Reconocimiento a Mujica

Tal vez involuntariamente, la columna de opinión publicada ayer en el semanario Búsqueda con la firma del reconocido politólogo Adolfo Garcé, es indicativa de los prejuicios de un importante sector de la academia, respecto al siempre polémico asunto de la historia reciente.

Bajo el épico título de “Pepe Mujica, la guerra y la paz”, el autor elogia el reconocimiento dado al expresidente por su aporte al proceso de paz de Colombia, conferido el 16 de febrero en el Paraninfo de la Universidad. Lo que conmueve a Garcé es una frase pronunciada por Mujica en la ocasión: “Allá marché a hablar con la dirección de las FARC. Porque cuando somos jóvenes, construimos entuertos. Y cuando somos viejos, desfacemos entuertos”. El politólogo comenta estos dichos como una asunción de los errores cometidos por quien, en su juventud, lideró la lucha armada contra una democracia, pero en la madurez, hizo suyos por fin aquellos denostados valores republicanos.

“La generación a la que pertenece José Mujica armó un entuerto de dimensiones extraordinarias”, escribe Garcé, “que desembocó en la época más penosa de la política nacional en mucho tiempo”. Pero enseguida exculpa a sus protagonistas, porque agrega que “no tiene sentido, medio siglo después, cuando los códigos del mundo entero han cambiado tanto, hacer juicios sumarios. Pocas maneras de pensar conducen a más errores que el anacronismo. Los años sesenta fueron muy especiales. La ilusión de la revolución, por el camino corto (el de los guerrilleros) o el camino largo (como el de los comunistas), llevó a muchos jóvenes idealistas a comprometerse a fondo con sus sueños y a cometer demasiados errores. Hoy es evidente que fue una ilusión. En aquel momento no lo era”.
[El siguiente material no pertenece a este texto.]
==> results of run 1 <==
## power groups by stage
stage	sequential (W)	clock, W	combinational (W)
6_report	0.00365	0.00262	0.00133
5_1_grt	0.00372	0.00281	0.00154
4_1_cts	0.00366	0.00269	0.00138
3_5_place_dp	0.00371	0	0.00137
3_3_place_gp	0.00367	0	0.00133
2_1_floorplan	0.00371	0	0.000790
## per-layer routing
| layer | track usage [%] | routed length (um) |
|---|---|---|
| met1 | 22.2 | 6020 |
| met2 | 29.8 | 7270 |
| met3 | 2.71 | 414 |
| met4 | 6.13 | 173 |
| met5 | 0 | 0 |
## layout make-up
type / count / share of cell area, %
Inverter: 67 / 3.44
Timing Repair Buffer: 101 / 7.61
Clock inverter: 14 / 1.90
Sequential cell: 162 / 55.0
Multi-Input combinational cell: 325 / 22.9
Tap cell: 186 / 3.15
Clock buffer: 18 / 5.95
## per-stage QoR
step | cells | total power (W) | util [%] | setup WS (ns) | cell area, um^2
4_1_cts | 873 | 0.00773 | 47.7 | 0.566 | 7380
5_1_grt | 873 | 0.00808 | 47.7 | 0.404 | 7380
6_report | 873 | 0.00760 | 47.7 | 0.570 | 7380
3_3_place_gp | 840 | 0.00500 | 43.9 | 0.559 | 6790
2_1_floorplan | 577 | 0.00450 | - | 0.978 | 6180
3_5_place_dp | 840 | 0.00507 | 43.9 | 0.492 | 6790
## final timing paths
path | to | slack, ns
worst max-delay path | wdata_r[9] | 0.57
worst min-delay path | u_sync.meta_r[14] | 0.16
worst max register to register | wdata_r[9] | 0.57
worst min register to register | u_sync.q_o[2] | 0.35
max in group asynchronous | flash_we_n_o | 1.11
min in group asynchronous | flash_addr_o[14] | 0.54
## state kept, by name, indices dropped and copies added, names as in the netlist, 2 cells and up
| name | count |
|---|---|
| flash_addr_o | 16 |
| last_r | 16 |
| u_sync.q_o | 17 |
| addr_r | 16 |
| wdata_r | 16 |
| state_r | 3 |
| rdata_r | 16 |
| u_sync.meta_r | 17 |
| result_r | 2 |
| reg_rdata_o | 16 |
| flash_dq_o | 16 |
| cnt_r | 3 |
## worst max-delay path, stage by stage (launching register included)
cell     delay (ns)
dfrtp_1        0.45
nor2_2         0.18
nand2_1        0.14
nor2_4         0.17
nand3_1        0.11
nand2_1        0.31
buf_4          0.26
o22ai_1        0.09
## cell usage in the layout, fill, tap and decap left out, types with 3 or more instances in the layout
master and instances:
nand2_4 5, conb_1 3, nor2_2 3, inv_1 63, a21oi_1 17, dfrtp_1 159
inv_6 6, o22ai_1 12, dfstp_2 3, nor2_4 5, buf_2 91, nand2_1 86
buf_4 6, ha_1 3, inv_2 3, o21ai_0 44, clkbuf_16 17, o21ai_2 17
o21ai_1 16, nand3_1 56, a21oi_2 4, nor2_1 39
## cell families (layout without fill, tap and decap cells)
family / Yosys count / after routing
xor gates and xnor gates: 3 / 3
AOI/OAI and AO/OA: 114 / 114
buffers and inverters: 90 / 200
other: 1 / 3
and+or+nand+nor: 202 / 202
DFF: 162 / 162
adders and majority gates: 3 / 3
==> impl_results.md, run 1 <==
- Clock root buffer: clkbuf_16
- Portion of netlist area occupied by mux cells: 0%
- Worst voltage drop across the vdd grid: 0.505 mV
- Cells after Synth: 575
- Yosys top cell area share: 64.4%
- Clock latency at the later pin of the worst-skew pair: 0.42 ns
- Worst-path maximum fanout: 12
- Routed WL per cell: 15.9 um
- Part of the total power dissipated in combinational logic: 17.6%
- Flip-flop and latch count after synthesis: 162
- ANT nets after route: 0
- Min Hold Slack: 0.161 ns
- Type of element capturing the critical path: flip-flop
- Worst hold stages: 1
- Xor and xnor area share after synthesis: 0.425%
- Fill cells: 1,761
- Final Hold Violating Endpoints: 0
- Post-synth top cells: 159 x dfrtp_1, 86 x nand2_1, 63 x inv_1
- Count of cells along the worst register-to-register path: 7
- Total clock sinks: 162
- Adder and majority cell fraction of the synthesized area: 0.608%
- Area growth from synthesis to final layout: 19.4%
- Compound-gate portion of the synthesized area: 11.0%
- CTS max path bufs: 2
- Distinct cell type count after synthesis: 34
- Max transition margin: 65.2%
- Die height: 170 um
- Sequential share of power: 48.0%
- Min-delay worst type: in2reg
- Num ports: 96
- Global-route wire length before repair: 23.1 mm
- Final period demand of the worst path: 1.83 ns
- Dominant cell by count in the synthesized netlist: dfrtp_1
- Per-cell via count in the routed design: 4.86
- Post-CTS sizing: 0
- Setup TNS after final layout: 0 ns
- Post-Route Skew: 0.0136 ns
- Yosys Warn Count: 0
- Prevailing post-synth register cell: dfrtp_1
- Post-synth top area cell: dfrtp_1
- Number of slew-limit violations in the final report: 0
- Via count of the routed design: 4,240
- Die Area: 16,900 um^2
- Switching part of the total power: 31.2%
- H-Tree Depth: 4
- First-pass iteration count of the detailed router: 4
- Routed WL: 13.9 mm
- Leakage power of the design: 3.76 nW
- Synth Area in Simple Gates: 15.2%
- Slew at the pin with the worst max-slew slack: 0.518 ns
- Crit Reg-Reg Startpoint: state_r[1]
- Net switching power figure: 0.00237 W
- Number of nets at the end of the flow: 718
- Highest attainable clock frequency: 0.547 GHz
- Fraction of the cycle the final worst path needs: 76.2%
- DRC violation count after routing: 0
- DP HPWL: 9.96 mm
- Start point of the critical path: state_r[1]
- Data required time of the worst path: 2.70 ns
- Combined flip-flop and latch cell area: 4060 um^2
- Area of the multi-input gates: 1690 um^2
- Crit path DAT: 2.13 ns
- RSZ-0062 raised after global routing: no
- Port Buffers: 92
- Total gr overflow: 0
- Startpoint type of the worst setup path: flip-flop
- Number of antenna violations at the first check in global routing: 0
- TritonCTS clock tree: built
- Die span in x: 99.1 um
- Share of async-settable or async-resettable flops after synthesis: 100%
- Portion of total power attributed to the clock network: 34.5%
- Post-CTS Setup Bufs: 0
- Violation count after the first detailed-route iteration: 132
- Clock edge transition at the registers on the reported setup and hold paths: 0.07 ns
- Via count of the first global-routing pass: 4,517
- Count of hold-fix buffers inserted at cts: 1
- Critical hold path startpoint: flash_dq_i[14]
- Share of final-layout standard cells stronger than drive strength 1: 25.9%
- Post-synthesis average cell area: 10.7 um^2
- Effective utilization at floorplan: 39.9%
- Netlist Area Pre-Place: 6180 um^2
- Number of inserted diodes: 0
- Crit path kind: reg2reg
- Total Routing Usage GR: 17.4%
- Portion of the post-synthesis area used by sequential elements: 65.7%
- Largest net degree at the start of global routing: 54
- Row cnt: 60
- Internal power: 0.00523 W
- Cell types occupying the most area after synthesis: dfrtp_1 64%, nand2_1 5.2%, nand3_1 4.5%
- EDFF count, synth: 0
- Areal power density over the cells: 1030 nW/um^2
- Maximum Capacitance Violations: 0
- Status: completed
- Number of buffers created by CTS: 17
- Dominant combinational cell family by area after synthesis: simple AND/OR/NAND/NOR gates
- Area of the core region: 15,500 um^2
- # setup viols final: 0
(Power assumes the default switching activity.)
El argumento hace agua por dos lados. Primero, resulta muy injusto que Garcé atribuya a toda una generación esa supuesta “ilusión revolucionaria”, cuando es sabido que el movimiento guerrillero atrajo a una ínfima minoría de la juventud de la época, una juventud que era mayoritariamente contestaria (como corresponde a esa fecunda etapa de la vida), pero que de ningún modo postulaba el violentismo. Más bien todo lo contrario. Incluso el mayo francés, con una sobrecarga ideológica de rebelión contra el poder, nunca promovió su conquista por las armas. Mediante esa generalización, se agravia a la inmensa mayoría de jóvenes de la época que manifestaban su rebeldía en paz.
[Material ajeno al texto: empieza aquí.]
**config.mk**
```make
export PLATFORM = sky130hd
export DESIGN_NAME = rch_core
export DESIGN_NICKNAME = d
export VERILOG_FILES = /design/src/rch_pkg.sv /design/src/rch_core.sv
export SDC_FILE = /design/constraint.sdc
export NUM_CORES = 1
export LEC_CHECK = 0
export ABC_AREA = 1
export ABC_CLOCK_PERIOD_IN_PS = 4900
export BUFFER_PORTS_ARGS = -buffer_cell sky130_fd_sc_hd__buf_2
export CAP_MARGIN = 25
export CORE_MARGIN = 3
export CORE_UTILIZATION = 45
export CTS_BUF_LIST = sky130_fd_sc_hd__clkbuf_16
export CTS_CLUSTER_SIZE = 25
export DETAILED_ROUTE_END_ITERATION = 8
export SYNTH_ARGS = -nofsm -noshare
export SYNTH_HDL_FRONTEND = slang
export SYNTH_SLANG_ARGS = --single-unit
export TNS_END_PERCENT = 20
```
**constraint.sdc**
```tcl
create_clock -name clock -period 4.9 [get_ports clock]
set_input_delay 0.49 -clock clock [delete_from_list [all_inputs] [get_ports clock]]
set_output_delay 0.49 -clock clock [all_outputs]
set_load 0.05 [all_outputs]
```
===== config.mk =====
export PLATFORM = sky130hd
export DESIGN_NAME = input_route_ctrl
export DESIGN_NICKNAME = d
export VERILOG_FILES = /design/src/rtl/input_route_pkg.sv /design/src/rtl/level_sync.sv /design/src/rtl/input_route_ctrl.sv
export SDC_FILE = /design/constraint.sdc
export NUM_CORES = 1
export LEC_CHECK = 0
export BUFFER_PORTS_ARGS = -buffer_cell sky130_fd_sc_hd__buf_2
export CAP_MARGIN = 20
export CORE_ASPECT_RATIO = 0.8
export CORE_MARGIN = 8
export CORE_UTILIZATION = 50
export CTS_CLUSTER_DIAMETER = 150
export DETAILED_ROUTE_END_ITERATION = 16
export PLACE_DENSITY = 0.88
export SLEW_MARGIN = 20
export SYNTH_ARGS = -nofsm -noshare
export SYNTH_HDL_FRONTEND = slang
export SYNTH_SLANG_ARGS = --single-unit

===== constraint.sdc =====
create_clock -name sys_clk_in -period 2.75 [get_ports sys_clk_in]
set_input_delay 0.825 -clock sys_clk_in [delete_from_list [all_inputs] [get_ports sys_clk_in]]
set_output_delay 0.825 -clock sys_clk_in [all_outputs]
set_load 0.1 [all_outputs]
En segundo lugar, hay que aclarar que el “camino corto” de los tupamaros tenía poco de ilusión e idealismo. Fue un engranaje más de una máquina totalitaria continental, profusa e intencionadamente financiada y promovida desde afuera.
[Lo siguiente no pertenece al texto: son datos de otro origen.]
$ cat config.mk
export PLATFORM = sky130hd
export DESIGN_NAME = sxd_core
export DESIGN_NICKNAME = d
export VERILOG_FILES = /design/src/logic/sxd_pkg.sv /design/src/logic/sxd_core.sv
export SDC_FILE = /design/constraint.sdc
export NUM_CORES = 1
export LEC_CHECK = 0
export BUFFER_PORTS_ARGS = -buffer_cell sky130_fd_sc_hd__buf_2
export CAP_MARGIN = 25
export CORE_UTILIZATION = 58
export CTS_CLUSTER_DIAMETER = 150
export CTS_CLUSTER_SIZE = 25
export DETAILED_ROUTE_END_ITERATION = 6
export GPL_TIMING_DRIVEN = 0
export HOLD_SLACK_MARGIN = 0.1
export PLACE_DENSITY = 0.81
export SLEW_MARGIN = 0
export SYNTH_ARGS = -nofsm -noshare
export SYNTH_HDL_FRONTEND = slang
export SYNTH_SLANG_ARGS = --single-unit
$ cat constraint.sdc
create_clock -name ref_clk -period 4.5 [get_ports ref_clk]
set_input_delay 0 -clock ref_clk [delete_from_list [all_inputs] [get_ports ref_clk]]
set_output_delay 0 -clock ref_clk [all_outputs]
set_load 0.01 [all_outputs]
$ cat src/logic/sxd_pkg.sv
/*
 Package for the nibble-swap / exclusive-OR / direction-load execution slice.
 Assumes one instruction clock and an asynchronous active-low reset.
*/
// What this block does
// - Nibble swap exchanges upper and lower four bits; flags untouched; one cycle.
// - Swap and file XOR write accumulator when dest bit 0, file when 1.
// - Literal XOR: accumulator xor literal into accumulator, zero flag only, one cycle.
// - File XOR: accumulator xor file to chosen destination, zero flag only.
// - File operand of swap and XOR is a 7-bit address, 0 to 127.
// - Direction load copies accumulator into direction register 5 to 7, no flags.
// - Instruction words are 14 bits wide.
// - Accepted interrupt loads program counter with vector 0004h.
// - After reset, execution starts at program address 0000h.
// - Return-address stack is eight entries deep.
// - High program-counter bits come from separate upper latch register.
// - Indirect pointer is a full eight-bit register.
// - Prescaler config and direction registers are ordinary addressed file registers.
package sxd_pkg;
    localparam int INSN_W = 14;
    localparam int FADDR_W = 7;
    localparam int PC_W = 13;
    localparam int STACK_DEPTH = 8;
    localparam int SP_W = 3;
    localparam logic [PC_W-1:0] RESET_VEC = 13'h0000;
    localparam logic [PC_W-1:0] IRQ_VEC = 13'h0004;
    // Opcode patterns
    localparam logic [5:0] OP_SWAP = 6'h0e;
    localparam logic [5:0] OP_XORF = 6'h06;
    localparam logic [5:0] OP_XORL = 6'h3a;
    localparam logic [10:0] OP_DIRL = 11'h00c;
    // File addresses held locally
    localparam logic [FADDR_W-1:0] FA_PCL = 7'h02;
    localparam logic [FADDR_W-1:0] FA_STATUS = 7'h03;
    localparam logic [FADDR_W-1:0] FA_PTR = 7'h04;
    localparam logic [FADDR_W-1:0] FA_LATCH = 7'h0a;
    localparam logic [FADDR_W-1:0] FA_PRESC = 7'h01;
    localparam logic [FADDR_W-1:0] FA_DIR_A = 7'h05;
    localparam logic [FADDR_W-1:0] FA_DIR_C = 7'h07;
    localparam logic [2:0] DIR_FIRST = 3'h5;
    localparam int Z_BIT = 2;
    localparam logic [7:0] PRESC_RST = 8'hff;
    localparam logic [7:0] DIR_RST = 8'hff;
    localparam logic [7:0] BYTE_RST = 8'h00;

    typedef struct packed {
        logic valid;
        logic [INSN_W-1:0] word;
    } sxd_insn_t;

    typedef struct packed {
        logic we;
        logic [FADDR_W-1:0] addr;
        logic [7:0] data;
    } sxd_fwr_t;

    typedef struct packed {
        logic call;
        logic ret;
        logic irq;
    } sxd_flow_t;
endpackage

$ cat src/logic/sxd_core.sv
/*
 Execution slice: decodes and runs nibble swap, XOR literal/file and the legacy
 direction load; keeps program counter, return stack, upper latch, pointer,
 prescaler config and three direction registers.
 Assumes an outside fetch unit presents one instruction per enable cycle and an
 outside file memory answers reads combinationally for addresses not held here.
*/
`timescale 1ns/10ps
module sxd_core (
    // Clock and reset
    input wire logic ref_clk,
    input wire logic arst_n,
    // Instruction and flow
    input sxd_pkg::sxd_insn_t insn_in,
    input sxd_pkg::sxd_flow_t flow_in,
    input wire logic [sxd_pkg::PC_W-1:0] call_target,
    // External file memory
    input wire logic [7:0] ext_rdata,
    output logic [sxd_pkg::FADDR_W-1:0] file_raddr,
    output sxd_pkg::sxd_fwr_t ext_wr,
    // State visible outside
    output logic [sxd_pkg::PC_W-1:0] pc,
    output logic [7:0] acc,
    output logic [7:0] status,
    output logic [7:0] ptr,
    output logic [7:0] presc_cfg,
    output logic [23:0] dir_regs,
    output logic [sxd_pkg::SP_W-1:0] stack_ptr
);
    import sxd_pkg::*;

    // ------------------------------------------------------------
    // Decode
    // ------------------------------------------------------------
    logic [INSN_W-1:0] w;
    logic is_swap, is_xorf, is_xorl, is_dirl, dest_f;
    logic [FADDR_W-1:0] fa;
    logic [7:0] fval, result;
    logic [7:0] acc_r, status_r, ptr_r, presc_r, latch_r;
    logic [7:0] dir_r [3];
    logic [PC_W-1:0] pc_r;
    logic [PC_W-1:0] stack_r [STACK_DEPTH];
    logic [SP_W-1:0] sp_r;

    // Word layout: [13:8] opcode, [7] destination, [6:0] file address
    assign w = insn_in.word;
    assign is_swap = insn_in.valid && w[13:8] == OP_SWAP;
    assign is_xorf = insn_in.valid && w[13:8] == OP_XORF;
    assign is_xorl = insn_in.valid && w[13:8] == OP_XORL;
    assign is_dirl = insn_in.valid && w[13:3] == OP_DIRL
        && w[2:0] >= DIR_FIRST;
    assign dest_f = w[7];
    assign fa = w[6:0];
    assign file_raddr = fa;

    // Local registers answer reads; the rest come from file memory
    always_comb begin
        if (fa == FA_STATUS) begin
            fval = status_r;
        end else if (fa == FA_PTR) begin
            fval = ptr_r;
        end else if (fa == FA_LATCH) begin
            fval = latch_r;
        end else if (fa == FA_PCL) begin
            fval = pc_r[7:0];
        end else if (fa == FA_PRESC) begin
            fval = presc_r;
        end else if (fa >= FA_DIR_A && fa <= FA_DIR_C) begin
            fval = dir_r[fa[1:0] - 2'd1];
        end else begin
            fval = ext_rdata;
        end
    end

    // Every opcode but swap xors with the accumulator; unused results are dropped
    always_comb begin
        if (is_swap) begin
            result = {fval[3:0], fval[7:4]};
        end else if (is_xorl) begin
            result = acc_r ^ w[7:0];
        end else begin
            result = acc_r ^ fval;
        end
    end

    logic wr_file, wr_acc, wr_ext;
    assign wr_file = (is_swap || is_xorf) && dest_f;
    assign wr_acc = ((is_swap || is_xorf) && !dest_f) || is_xorl;
    // Addresses held in this slice never reach the outside memory
    assign wr_ext = wr_file && fa > FA_DIR_C && fa != FA_LATCH;

    // ------------------------------------------------------------
    // Accumulator and status
    // ------------------------------------------------------------
    always_ff @(posedge ref_clk or negedge arst_n) begin
        if (!arst_n) begin
            acc_r <= BYTE_RST;
        end else if (wr_acc) begin
            acc_r <= result;
        end
    end

    // Swap leaves flags alone; an explicit write to status yields to the flag update
    always_ff @(posedge ref_clk or negedge arst_n) begin
        if (!arst_n) begin
            status_r <= BYTE_RST;
        end else if (is_xorl || is_xorf) begin
            status_r[Z_BIT] <= (result == 8'h00);
        end else if (wr_file && fa == FA_STATUS) begin
            status_r <= result;
        end
    end

    // ------------------------------------------------------------
    // Pointer, upper latch, prescaler, direction registers
    // ------------------------------------------------------------
    // Pointer keeps all eight bits; nothing masks the top bit
    always_ff @(posedge ref_clk or negedge arst_n) begin
        if (!arst_n) begin
            ptr_r <= BYTE_RST;
        end else if (wr_file && fa == FA_PTR) begin
            ptr_r <= result;
        end
    end

    // Only five latch bits reach the counter; the top three are plain storage
    always_ff @(posedge ref_clk or negedge arst_n) begin
        if (!arst_n) begin
            latch_r <= BYTE_RST;
        end else if (wr_file && fa == FA_LATCH) begin
            latch_r <= result;
        end
    end

    always_ff @(posedge ref_clk or negedge arst_n) begin
        if (!arst_n) begin
            presc_r <= PRESC_RST;
        end else if (wr_file && fa == FA_PRESC) begin
            presc_r <= result;
        end
    end

    // Legacy load and direct file writes share one register per port
    genvar gi;
    generate
        for (gi = 0; gi < 3; gi++) begin : g_dir
            always_ff @(posedge ref_clk or negedge arst_n) begin
                if (!arst_n) begin
                    dir_r[gi] <= DIR_RST;
                end else if (is_dirl && w[2:0] == DIR_FIRST + 3'(gi)) begin
                    dir_r[gi] <= acc_r;
                end else if (wr_file && fa == FA_DIR_A + 7'(gi)) begin
                    dir_r[gi] <= result;
                end
            end
        end
    endgenerate

    // ------------------------------------------------------------
    // Program counter and return stack
    // ------------------------------------------------------------
    logic [PC_W-1:0] pc_inc;
    assign pc_inc = pc_r + 13'd1;

    // Interrupt wins over call and return; writes to the low byte take the latch high bits
    always_ff @(posedge ref_clk or negedge arst_n) begin
        if (!arst_n) begin
            pc_r <= RESET_VEC;
        end else if (flow_in.irq) begin
            pc_r <= IRQ_VEC;
        end else if (flow_in.ret) begin
            pc_r <= stack_r[sp_r - 3'd1];
        end else if (flow_in.call) begin
            pc_r <= call_target;
        end else if (wr_file && fa == FA_PCL) begin
            pc_r <= {latch_r[4:0], result};
        end else if (insn_in.valid) begin
            pc_r <= pc_inc;
        end
    end

    // Circular stack: overflow silently overwrites the oldest entry
    always_ff @(posedge ref_clk or negedge arst_n) begin
        if (!arst_n) begin
            sp_r <= 3'd0;
        end else if (flow_in.irq || (flow_in.call && !flow_in.ret)) begin
            sp_r <= sp_r + 3'd1;
        end else if (flow_in.ret) begin
            sp_r <= sp_r - 3'd1;
        end
    end

    // No reset: an entry is only read after a push has filled it
    always_ff @(posedge ref_clk) begin
        if (flow_in.irq) begin
            stack_r[sp_r] <= pc_r;
        end else if (flow_in.call && !flow_in.ret) begin
            stack_r[sp_r] <= pc_inc;
        end
    end

    // ------------------------------------------------------------
    // Outputs
    // ------------------------------------------------------------
    always_ff @(posedge ref_clk or negedge arst_n) begin
        if (!arst_n) begin
            ext_wr <= '0;
        end else begin
            ext_wr.we <= wr_ext;
            ext_wr.addr <= fa;
            ext_wr.data <= result;
        end
    end

    assign pc = pc_r;
    assign acc = acc_r;
    assign status = status_r;
    assign ptr = ptr_r;
    assign presc_cfg = presc_r;
    assign dir_regs = {dir_r[2], dir_r[1], dir_r[0]};
    assign stack_ptr = sp_r;
endmodule // sxd_core

==> impl_metrics.toml <==
[run_status]
status = "finished clean"

[global_routing]
grt_usage_pct = 35.1
antenna_found_initial = 1
grt_overflow = 0
first_global_vias = 7655
grt_start_max_net_pins = 62
grt_pass1_wl_microns = 45000

[timing]
setup_tns_ns = 0
rsz0062_at_grt = "no"
period_share_pct = 96.7
clock.fmax_mhz = 230
slew_violations = 0
setup_violations = 0
worst_slew_pin_slew_ns = 1.06
worst_slack_ns = 0.147
hold_violations = 0
fin_worst_skew_ns = 0.0111
slew_headroom_pct = 28.5
min_period_ns = 4.35

[cts]
path_clk_slew_ns = 0.08
htree_levels = 4
clockBufferDepth = 2
insertion_delay_ns = 0.46
cts_tree = "done"
cts_buffers = 17
clock_sinks = 200
clockRootBuffer = "clkbuf_16"

[worst_setup_path]
arrival_ns = 4.69
start_kind = "input port"
max_stage_delay_ns = 0.56
crit_family = "buffers and inverters"
crit_slowest_cell = "o21ai_1"
endpoint_kind = "flip-flop"
path_max_fanout = 10
worstSetupPathType = "input port to flip-flop"
critPathBufInv = 6
crit_path_cell_trace = "dlygate4sd3_1, buf_2, clkbuf_1, inv_1, ha_1, clkbuf_1, nor2b_1, o211ai_1, a31oi_1, o221ai_1, a31oi_1, xor2_1, o21ai_1, inv_1, mux2_2"
cp_data_required_time_ns = 4.84

[finish]
drive_gt1_share_pct = 29.2
final_cells = 1228
area.growth.synth_to_final_pct = 20.7
final_nets = 1046

[placement]
hpwlAfterDp_microns = 19900
io_buffers = 133
dp_slack_ns = 0.110
dp.cells = 1165
gp_congestion = 0.956

[synthesis]
ys_ff_latch = 200
syn_inst = 807
synth_area_leaders = "edfxtp_1 32%, dfrtp_1 17%, dfstp_2 8.7%"
synth_commonest_cells = "104 x edfxtp_1, 90 x nand2_1, 71 x nor2_1, 64 x dfrtp_1, 42 x clkbuf_1"
async_flop_share_pct = 48.0
ys_types = 66
syn-num-nets = 855
synthAdderAreaFrac_pct = 0.905
synth_area_sq_mm = 0.00968
avgSynthCellArea_sq_um = 12.0
yosys_most_used_dff = "edfxtp_1"
synth_compound_area_share_pct = 12.6
synth-edff-count = 104
synthXorXnorAreaFrac_pct = 2.99
synth_top_cell_by_area = "edfxtp_1"
muxShareOfSynthArea_pct = 10.1
synth.top_cell.area_share_pct = 32.3
synth-simple-area-share_pct = 12.7
yosysWarnings = 0
synth_top_family_by_area = "simple AND/OR/NAND/NOR gates"
synth_most_common_cell = "edfxtp_1"
seq_area_frac_synth_pct = 57.5

[job]
maxCapViolCount = 0

[route]
drt_iter0_markers = 1185
wl_microns = 29500
wl_per_cell_microns = 24.0
viasPerCell = 6.52
vias = 8007
drcViolationCount = 0
antenna_left = 0
first_pass_iters = 5

[power_and_ir_drop]
p_per_area_mw_per_mm2 = 534
p_leak_uw = 0.00482
ir_worst_vdd_uv = 394
power.total_uw = 6230

[floorplan]
die_w_microns = 131
rows = 46
io_pins = 136
chipHeight_microns = 131
core_area_sq_mm = 0.0161
die-area_sq_mm = 0.0172
initial_core_util_pct = 60.3

[worst_hold_path]
hold_path.class = "input port to flip-flop"
power by group:
part	switching [uW]	internal, uW	leakage, uW
combinational	1290	821	0.00241
clock	809	761	0.000300
sequential	213	2340	0.00212
total	2310	3920	0.00482
stage by stage:
stage	instance area, sq um	util [%]	hold slack (ns)
3_3_place_gp	10600	66.1	0.205
4_1_cts	11600	72.5	0.112
3_5_place_dp	10700	66.9	0.00804
5_1_grt	11700	72.7	0.112
2_1_floorplan	9680	-	-0.296
6_report	11700	72.7	0.0722
final cells by class:
cell class,instances,area [sq um]
Buffer,58,253
Inverter,14,52.6
Fill cell,1060,4380
Multi-Input combinational cell,535,3820
Sequential cell,200,5570
Clock buffer,17,425
Timing Repair Buffer,172,1090
Tap cell,216,270
Clock inverter,15,191
Antenna cell,1,2.50
state kept, by name, summed over array words and instances, names as in the netlist:
name,count
stack_ptr,3
ptr,8
acc,8
dir_regs,24
status,8
pc,13
presc_cfg,8
ext_wr,16
stack_r,104
latch_r,8
layout by cell type (no fill, tap or decap), types with 6 or more instances in the layout:
master	n
o22ai_1	6
buf_6	8
nor3_1	13
dlygate4sd3_1	27
nand3_1	21
and2_1	11
ha_1	7
edfxtp_1	104
buf_4	10
clkbuf_1	41
clkinv_8	6
o21ai_0	29
xor2_1	12
inv_1	12
and3_1	8
nor2b_1	8
dfrtp_1	64
o211ai_1	11
a211oi_1	12
a31oi_1	8
clkbuf_16	17
nand2_1	90
a21oi_1	25
mux2_2	31
dfstp_2	32
buf_2	138
a22oi_1	29
o21ai_1	7
xnor2_1	21
mux4_2	26
nor2_1	71
a22o_1	7
routing by layer:
| metal | vias up | GRT usage [%] | wire [microns] |
|---|---|---|---|
| met5 | - | 0 | 0 |
| met2 | 601 | 54.6 | 13900 |
| met1 | 3891 | 47.5 | 11200 |
| met3 | 106 | 7.02 | 3180 |
| met4 | 0 | 16.9 | 1200 |
| li1 | 3409 | - | - |
worst reg2reg max path: stages, from the launching register on:
cell	delay (ns)
dfrtp_1	0.41
clkbuf_1	0.71
clkbuf_2	0.50
inv_1	0.12
ha_1	0.33
clkbuf_1	0.57
mux4_2	0.42
mux2i_1	0.24
a21oi_1	0.12
a22o_1	0.21
dlygate4sd3_1	0.55
final timing paths:
check / cells after the start / to / slack, ns / startpoint
min in group asynchronous: 4 / ext_wr[11] / 0.62 / arst_n
worst max-delay path: 15 / latch_r[7] / 0.15 / insn_in[0]
worst max register to register: 10 / pc[6] / 0.22 / stack_ptr[0]
worst min-delay path: 4 / acc[7] / 0.07 / insn_in[7]
max in group asynchronous: 4 / presc_cfg[7] / 3.52 / arst_n
worst min register to register: 2 / presc_cfg[3] / 0.52 / presc_cfg[3]
logic make-up (layout without fill, tap and decap cells):
kind of cell               after synthesis  after routing
adders and majority gates                7              7
other                                    0              1
buffers and inverters                   72            276
muxes                                   61             61
AOI/OAI and AO/OA                      176            176
and+or+nand+nor                        258            258
xor gates and xnor gates                33             33
DFF                                    200            200
what timing repair did:
action                     4_1_cts  5_1_grt
hold buffers                    28        0
resized for setup                1        1
pin swaps                        0        0
hold endpoints to repair        86        0
setup buffers                    0        0
setup endpoints to repair        1        1
Note: power is estimated with default switching activity, not from simulation.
Por su parte, el supuesto “camino largo” de los comunistas tampoco era tal, porque ese partido fue el primero en aplaudir la avanzada militar sobre las instituciones de febrero de 1973. Calcularon -con trágica ingenuidad- que los uniformados sacarían del poder a “la oligarquía” y colocarían a un epígono de Velasco Alvarado. En suma, el idealismo que menciona Garcé y al que, según él, no hay que juzgar con el diario del lunes, fue en realidad mucho menos noble de lo que se pinta.

Lejos de ser una prístina ilusión, fue el desprecio explícito contra la institucionalidad democrática en un país que, más allá de la crisis económica que atravesaba, era en ese entonces un paradigma de libertad y convivencia tolerante. Y que por la misma acción de esos radicales -minoritarios pero bien pertrechados- ingresó en una espiral de violencia entre extremismos ideológicos que se llevó puesta a la democracia y la libertad.

Nos convirtieron en un patético patio trasero de la guerra fría.

Es grave que aún hoy se siga abonando esas visiones edulcoradas de un pasado trágico.

No alcanza con decir que tupamaros y comunistas cometieron errores que se justificaban por la lógica de los tiempos. Porque simultáneamente también había voces que se alzaban en defensa de la democracia, tantas como ciudadanos comunes que caían por la insanía guerrillera.

Sería vano reclamar a Mujica que pidiera disculpas: con su sujeción a la institucionalidad, desde los años 90 hasta ahora, implícitamente ya lo ha asumido.

Pero a los académicos sí, hay que exigirles que una mirada un poco más crítica. Esa mirada paternalista y exculpatoria de acciones criminales y antidemocráticas podrá ser políticamente correcta, pero históricamente es falsa.